_Aim of the task:_ Give back nothing but the number of lines in these entries that contain the word "gates".

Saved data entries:
+--
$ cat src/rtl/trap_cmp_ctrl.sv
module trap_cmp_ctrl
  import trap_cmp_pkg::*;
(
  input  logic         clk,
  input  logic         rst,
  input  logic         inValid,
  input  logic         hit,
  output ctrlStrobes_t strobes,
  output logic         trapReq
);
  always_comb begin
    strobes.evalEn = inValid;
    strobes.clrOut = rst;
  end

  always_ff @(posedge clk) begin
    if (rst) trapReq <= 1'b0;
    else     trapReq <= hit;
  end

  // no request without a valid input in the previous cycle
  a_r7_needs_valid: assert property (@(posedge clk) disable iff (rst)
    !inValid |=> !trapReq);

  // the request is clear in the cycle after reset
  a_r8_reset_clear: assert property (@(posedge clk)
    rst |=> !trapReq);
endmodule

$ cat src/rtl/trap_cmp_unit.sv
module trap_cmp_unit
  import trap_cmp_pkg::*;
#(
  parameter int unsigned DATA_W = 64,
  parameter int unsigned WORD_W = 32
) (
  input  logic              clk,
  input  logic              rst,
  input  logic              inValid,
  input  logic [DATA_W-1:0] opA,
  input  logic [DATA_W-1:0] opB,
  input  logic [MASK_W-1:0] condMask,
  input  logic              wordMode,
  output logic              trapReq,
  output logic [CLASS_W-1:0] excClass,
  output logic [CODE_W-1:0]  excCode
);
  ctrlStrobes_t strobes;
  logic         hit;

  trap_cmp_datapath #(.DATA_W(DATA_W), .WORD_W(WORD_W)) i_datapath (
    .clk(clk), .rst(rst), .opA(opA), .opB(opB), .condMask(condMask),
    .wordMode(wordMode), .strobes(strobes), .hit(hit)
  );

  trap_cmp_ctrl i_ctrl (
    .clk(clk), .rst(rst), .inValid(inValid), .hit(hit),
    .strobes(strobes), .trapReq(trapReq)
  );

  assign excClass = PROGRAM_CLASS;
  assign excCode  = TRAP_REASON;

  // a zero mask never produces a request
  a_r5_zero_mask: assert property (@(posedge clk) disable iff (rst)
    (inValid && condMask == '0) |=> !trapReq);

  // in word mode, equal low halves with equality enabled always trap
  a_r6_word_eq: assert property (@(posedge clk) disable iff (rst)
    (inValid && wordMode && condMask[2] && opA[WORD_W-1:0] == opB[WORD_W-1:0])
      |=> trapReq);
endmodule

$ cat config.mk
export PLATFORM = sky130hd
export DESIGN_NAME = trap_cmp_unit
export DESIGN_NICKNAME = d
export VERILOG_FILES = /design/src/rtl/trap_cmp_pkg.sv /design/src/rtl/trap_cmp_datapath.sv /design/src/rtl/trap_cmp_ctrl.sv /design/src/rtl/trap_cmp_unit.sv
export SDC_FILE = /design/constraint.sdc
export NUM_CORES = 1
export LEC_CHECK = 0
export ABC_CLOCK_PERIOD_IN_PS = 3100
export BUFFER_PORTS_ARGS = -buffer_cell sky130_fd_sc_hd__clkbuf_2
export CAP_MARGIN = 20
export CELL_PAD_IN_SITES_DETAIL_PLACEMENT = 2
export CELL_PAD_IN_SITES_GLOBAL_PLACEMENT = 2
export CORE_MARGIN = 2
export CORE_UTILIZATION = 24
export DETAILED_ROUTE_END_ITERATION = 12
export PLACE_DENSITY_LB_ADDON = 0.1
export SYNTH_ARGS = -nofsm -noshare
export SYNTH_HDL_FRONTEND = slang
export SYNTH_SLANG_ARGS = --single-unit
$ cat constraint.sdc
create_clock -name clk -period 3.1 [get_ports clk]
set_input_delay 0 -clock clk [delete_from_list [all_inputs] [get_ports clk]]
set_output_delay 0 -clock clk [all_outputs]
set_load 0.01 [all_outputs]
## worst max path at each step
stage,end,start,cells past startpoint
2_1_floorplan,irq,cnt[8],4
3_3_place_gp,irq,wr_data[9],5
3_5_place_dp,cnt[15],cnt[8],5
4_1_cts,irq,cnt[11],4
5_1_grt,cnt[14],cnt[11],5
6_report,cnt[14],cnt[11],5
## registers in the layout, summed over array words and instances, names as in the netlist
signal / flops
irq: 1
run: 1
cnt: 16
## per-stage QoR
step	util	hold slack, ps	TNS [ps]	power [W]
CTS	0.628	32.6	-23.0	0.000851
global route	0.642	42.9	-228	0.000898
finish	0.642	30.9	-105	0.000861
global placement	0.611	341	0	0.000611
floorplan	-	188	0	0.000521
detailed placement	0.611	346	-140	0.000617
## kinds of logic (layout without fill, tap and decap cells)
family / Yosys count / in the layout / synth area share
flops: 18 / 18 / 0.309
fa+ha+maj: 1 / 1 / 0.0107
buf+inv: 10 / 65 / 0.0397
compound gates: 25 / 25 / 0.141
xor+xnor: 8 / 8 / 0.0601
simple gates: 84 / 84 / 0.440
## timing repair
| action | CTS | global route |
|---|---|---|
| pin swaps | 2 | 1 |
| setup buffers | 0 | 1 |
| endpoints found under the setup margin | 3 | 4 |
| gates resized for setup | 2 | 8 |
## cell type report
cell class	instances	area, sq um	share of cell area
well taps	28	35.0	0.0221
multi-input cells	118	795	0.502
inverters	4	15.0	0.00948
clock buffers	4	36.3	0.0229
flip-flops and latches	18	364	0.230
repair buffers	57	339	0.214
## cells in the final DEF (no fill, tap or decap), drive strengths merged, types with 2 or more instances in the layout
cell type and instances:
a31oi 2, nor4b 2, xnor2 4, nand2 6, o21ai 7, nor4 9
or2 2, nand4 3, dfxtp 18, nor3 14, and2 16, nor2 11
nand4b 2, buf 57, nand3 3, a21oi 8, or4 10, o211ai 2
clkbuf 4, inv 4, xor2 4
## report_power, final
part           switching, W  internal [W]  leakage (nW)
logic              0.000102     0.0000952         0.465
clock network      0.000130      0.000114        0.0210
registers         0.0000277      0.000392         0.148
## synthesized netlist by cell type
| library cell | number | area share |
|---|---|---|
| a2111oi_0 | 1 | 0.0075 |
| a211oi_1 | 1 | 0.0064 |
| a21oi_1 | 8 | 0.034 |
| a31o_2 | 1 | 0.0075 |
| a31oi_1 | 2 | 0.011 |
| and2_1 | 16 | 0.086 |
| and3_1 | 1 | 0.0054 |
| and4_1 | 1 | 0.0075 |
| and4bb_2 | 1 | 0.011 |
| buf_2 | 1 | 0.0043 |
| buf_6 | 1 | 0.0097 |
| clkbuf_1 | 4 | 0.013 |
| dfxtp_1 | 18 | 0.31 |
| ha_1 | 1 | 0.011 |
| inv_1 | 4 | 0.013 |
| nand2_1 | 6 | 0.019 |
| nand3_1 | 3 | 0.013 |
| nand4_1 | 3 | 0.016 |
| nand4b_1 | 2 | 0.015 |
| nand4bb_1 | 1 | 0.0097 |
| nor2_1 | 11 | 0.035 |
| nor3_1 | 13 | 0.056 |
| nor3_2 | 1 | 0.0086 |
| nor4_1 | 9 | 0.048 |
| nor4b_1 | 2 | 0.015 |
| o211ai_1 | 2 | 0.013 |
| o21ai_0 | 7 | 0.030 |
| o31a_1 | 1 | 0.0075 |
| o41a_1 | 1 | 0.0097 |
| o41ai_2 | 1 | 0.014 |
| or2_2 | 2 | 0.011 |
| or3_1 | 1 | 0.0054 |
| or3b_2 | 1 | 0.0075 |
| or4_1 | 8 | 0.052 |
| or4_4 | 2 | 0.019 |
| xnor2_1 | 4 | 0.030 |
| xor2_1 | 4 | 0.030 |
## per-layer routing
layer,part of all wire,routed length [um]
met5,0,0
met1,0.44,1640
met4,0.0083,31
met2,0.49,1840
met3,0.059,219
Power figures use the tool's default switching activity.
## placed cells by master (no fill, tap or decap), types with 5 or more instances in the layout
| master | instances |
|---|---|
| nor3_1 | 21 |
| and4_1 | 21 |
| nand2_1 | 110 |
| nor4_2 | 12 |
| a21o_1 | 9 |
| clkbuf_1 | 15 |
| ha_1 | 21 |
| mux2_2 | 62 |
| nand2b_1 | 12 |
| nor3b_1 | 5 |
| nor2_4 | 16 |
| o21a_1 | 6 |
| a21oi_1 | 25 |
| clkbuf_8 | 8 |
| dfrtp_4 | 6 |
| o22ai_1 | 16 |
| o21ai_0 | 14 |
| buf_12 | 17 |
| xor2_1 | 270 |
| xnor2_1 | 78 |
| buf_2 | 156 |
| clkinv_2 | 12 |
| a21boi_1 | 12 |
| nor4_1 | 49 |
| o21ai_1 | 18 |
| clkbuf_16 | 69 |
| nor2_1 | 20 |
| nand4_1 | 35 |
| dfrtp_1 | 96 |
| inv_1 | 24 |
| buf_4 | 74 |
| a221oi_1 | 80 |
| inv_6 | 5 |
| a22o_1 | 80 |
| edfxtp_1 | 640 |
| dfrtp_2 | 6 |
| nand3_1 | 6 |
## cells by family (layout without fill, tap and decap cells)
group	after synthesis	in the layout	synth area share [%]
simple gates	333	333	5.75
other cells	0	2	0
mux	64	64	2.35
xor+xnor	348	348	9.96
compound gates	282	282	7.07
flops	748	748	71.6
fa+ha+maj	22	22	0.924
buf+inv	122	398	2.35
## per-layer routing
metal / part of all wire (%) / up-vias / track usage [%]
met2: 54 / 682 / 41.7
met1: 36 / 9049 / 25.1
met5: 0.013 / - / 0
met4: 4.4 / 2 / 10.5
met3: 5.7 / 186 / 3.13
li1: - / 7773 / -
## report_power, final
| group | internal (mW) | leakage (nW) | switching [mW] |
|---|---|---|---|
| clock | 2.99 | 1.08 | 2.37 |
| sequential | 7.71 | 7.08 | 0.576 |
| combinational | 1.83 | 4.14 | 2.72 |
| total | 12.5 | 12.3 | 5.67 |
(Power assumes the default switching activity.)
+--
_Answer box:_ 5